A day at the pool: My nieces, my daughter and I watching them play happily...
It is on days like today that I am thankful to live in a country with a climate that is second to none. Yes, there has been unquestionable sunshine but the temperature has not been that high, even at midday. 31 degrees for most of the day. That's what winters are like in Venezuela, in my city. I didn't even think about it. I called my brother and asked him to bring my nieces. I told him that I had planned a day at the pool in the sun, with my daughter and with the warm water of a spectacular day. Besides, the more I think about it, the more I realise that in less than 5 days I will return to the office, my daughter to school and everything will be back to normal?
Normality, which often doesn't really allow us to be completely happy... But that's a topic for another post. Today I feel that my day has been perfect. I couldn't remember a nice day in the quietness of my house, with nothing more than a little water and the magic that only childhood can offer. I won't lie to you, today I was an unparalleled witness of how happiness has such simple and essential components to life. It is a sad thing that as we grow up we lose the ability to ingratiate ourselves easily. It costs a lot more...
They, on the other hand, looked totally happy. I didn't have to ask for any poses. I just knew when to press the shutter of the mobile phone camera. And from time to time wiping the lens of the camera from the drops of water that the girls threw at me as they splashed around in the pool. I love these moments of motherhood, you know, I feel so privileged to be able to be around the most meaningful moments for my baby. In fact, something similar was said to me today by my boyfriend, where he emphasised that part ‘have no doubt, you are preserving beautiful moments of your daughter's childhood, love’.

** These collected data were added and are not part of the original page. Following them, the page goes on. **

<file path="src/rtl/flash_read_arbiter.sv">
// flash_read_arbiter: two-requester round-robin front end for a SPI flash read engine.
// Build option FLASH_ARB_TIMEOUT_EN adds a watchdog that aborts a stalled byte stream.
module flash_read_arbiter #(
    parameter logic [31:0] STARTUP_WAIT = 32'd10000000,
    parameter int          LEN_W        = 8
) (
    input  logic             clk,
    input  logic             rst_n,
    input  logic             req0,
    input  logic             req1,
    input  logic [23:0]      addr0,
    input  logic [23:0]      addr1,
    input  logic [LEN_W-1:0] len0,
    input  logic [LEN_W-1:0] len1,
    output logic             gnt0,
    output logic             gnt1,
    output logic             done0,
    output logic             done1,
    output logic [7:0]       rd_data,
    output logic             rd_valid,
    output logic             rd_owner,
    output logic             eng_start,
    output logic [23:0]      eng_addr,
    output logic [LEN_W-1:0] eng_len,
    input  logic [7:0]       eng_data,
    input  logic             eng_valid,
    input  logic             eng_done,
    output logic             err
);

    localparam logic [2:0] BOOT     = 3'd0;
    localparam logic [2:0] IDLE     = 3'd1;
    localparam logic [2:0] ISSUE    = 3'd2;
    localparam logic [2:0] STREAM   = 3'd3;
    localparam logic [2:0] COMPLETE = 3'd4;

    logic [2:0]       state;
    logic [32:0]      bootCnt;
    logic [LEN_W-1:0] byteCnt;
    logic             owner;
    logic             lastGnt;

    logic             anyReq;
    logic             pickOne;
    logic [23:0]      winAddr;
    logic [LEN_W-1:0] winLen;
    logic             bootDone;
    logic             inStream;
    logic             takeByte;
    logic             lastByte;
    logic             timeoutHit;
    logic             skipEngine;
    logic             closeNow;

    // Winner selection: a lone requester wins, a tie goes to whoever was not served last
    always_comb begin
        pickOne = 1'b0;
        unique case (1'b1)
            (req0 && req1):  pickOne = ~lastGnt;
            (!req0 && req1): pickOne = 1'b1;
            default:         pickOne = 1'b0;
        endcase
    end

    assign anyReq   = req0 | req1;
    assign winAddr  = pickOne ? addr1 : addr0;
    assign winLen   = pickOne ? len1 : len0;
    assign bootDone = bootCnt > {1'b0, STARTUP_WAIT};
    assign inStream = (state == STREAM);
    assign takeByte = inStream && eng_valid;
    assign lastByte = takeByte && ((byteCnt + LEN_W'(1)) == eng_len);

    // A zero-length request is answered without ever starting the engine
    assign skipEngine = (state == ISSUE) && (eng_len == '0);
    assign closeNow   = skipEngine
                      || (inStream && (eng_done || lastByte || timeoutHit));

`ifdef FLASH_ARB_TIMEOUT_EN
    logic [9:0] idleCnt;

    // The 1024th consecutive silent stream cycle trips the watchdog
    assign timeoutHit = inStream && !eng_valid && (idleCnt == 10'd1023);

    // Count silent stream cycles; any byte or leaving STREAM rearms it
    always_ff @(posedge clk or negedge rst_n) begin
        if (!rst_n) begin
            idleCnt <= '0;
        end else if (!inStream || eng_valid) begin
            idleCnt <= '0;
        end else begin
            idleCnt <= idleCnt + 10'd1;
        end
    end

    // Abort strobe travels with the done pulse of the aborted transfer
    always_ff @(posedge clk or negedge rst_n) begin
        if (!rst_n) begin
            err <= 1'b0;
        end else begin
            err <= timeoutHit;
        end
    end
`else
    assign timeoutHit = 1'b0;
    assign err        = 1'b0;
`endif

    // Sequencer: power-up wait, grant, engine command, byte forwarding, completion
    always_ff @(posedge clk or negedge rst_n) begin
        if (!rst_n) begin
            state     <= BOOT;
            bootCnt   <= '0;
            byteCnt   <= '0;
            owner     <= 1'b0;
            lastGnt   <= 1'b1;
            gnt0      <= 1'b0;
            gnt1      <= 1'b0;
            done0     <= 1'b0;
            done1     <= 1'b0;
            rd_data   <= '0;
            rd_valid  <= 1'b0;
            rd_owner  <= 1'b0;
            eng_start <= 1'b0;
            eng_addr  <= '0;
            eng_len   <= '0;
        end else begin
            eng_start <= 1'b0;
            rd_valid  <= 1'b0;
            done0     <= 1'b0;
            done1     <= 1'b0;

            if (takeByte) begin
                rd_data  <= eng_data;
                rd_valid <= 1'b1;
                byteCnt  <= byteCnt + LEN_W'(1);
            end

            if (closeNow) begin
                done0   <= ~owner;
                done1   <= owner;
                gnt0    <= 1'b0;
                gnt1    <= 1'b0;
                lastGnt <= owner;
                state   <= COMPLETE;
            end else begin
                case (state)
                    BOOT: begin
                        if (bootDone) begin
                            bootCnt <= '0;
                            state   <= IDLE;
                        end else begin
                            bootCnt <= bootCnt + 33'd1;
                        end
                    end
                    IDLE: begin
                        if (anyReq) begin
                            owner    <= pickOne;
                            rd_owner <= pickOne;
                            gnt0     <= ~pickOne;
                            gnt1     <= pickOne;
                            eng_addr <= winAddr;
                            eng_len  <= winLen;
                            byteCnt  <= '0;
                            state    <= ISSUE;
                        end
                    end
                    ISSUE: begin
                        eng_start <= 1'b1;
                        state     <= STREAM;
                    end
                    STREAM: begin
                        state <= STREAM;
                    end
                    COMPLETE: begin
                        state <= IDLE;
                    end
                    default: begin
                        state <= BOOT;
                    end
                endcase
            end
        end
    end

endmodule

</file>
<file path="config.mk">
export PLATFORM = sky130hd
export DESIGN_NAME = flash_read_arbiter
export DESIGN_NICKNAME = d
export VERILOG_FILES = /design/src/rtl/flash_read_arbiter.sv
export SDC_FILE = /design/constraint.sdc
export NUM_CORES = 1
export LEC_CHECK = 0
export BUFFER_PORTS_ARGS = -buffer_cell sky130_fd_sc_hd__buf_2
export CAP_MARGIN = 25
export CORE_UTILIZATION = 48
export CTS_CLUSTER_DIAMETER = 60
export DETAILED_ROUTE_END_ITERATION = 10
export PLACE_DENSITY_LB_ADDON = 0.25
export SETUP_SLACK_MARGIN = 0.4
export SYNTH_ARGS = -nofsm -noshare
export SYNTH_HDL_FRONTEND = slang
export SYNTH_SLANG_ARGS = --single-unit
export TNS_END_PERCENT = 5
</file>
<file path="constraint.sdc">
create_clock -name clk -period 1.9 [get_ports clk]
set_input_delay 0.095 -clock clk [delete_from_list [all_inputs] [get_ports clk]]
set_output_delay 0.095 -clock clk [all_outputs]
set_load 0.01 [all_outputs]
</file>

I think it's no mystery to anyone that living at this time in human history has its advantages. And being a mother, being able to easily capture all the moments of life, of my daughter's growth, excites me and makes me smile. At most, of my childhood, my mother will have at most 40 photographs. And I think I exaggerate, haha. But what I regret most is that I don't remember who I was at my daughter's age. I only have a few scattered memories... I don't think the same thing will happen to my daughter. I hope she appreciates how much I have photographed her.
Back to the pool day. The girls were in the water for a couple of hours. They didn't even care about breakfast. They reminded me of the importance of being happy and enjoying the days to the fullest. They are girls who see each other often, you know they are cousins, but when they see each other again they show their love, brotherhood and friendship. I love that these values can be seen even playing under a beautiful winter day but with summer temperatures. They play, they have fun, they pass the time with their crumpled crimes and without denying each other smiles and laughter. My heart is immensely fuller and happier to see my girls sharing and creating moments that I can save in digital. I am still on holiday and it is a luxury to be able to relate all this, to create from the innocence and magic of my precious girls.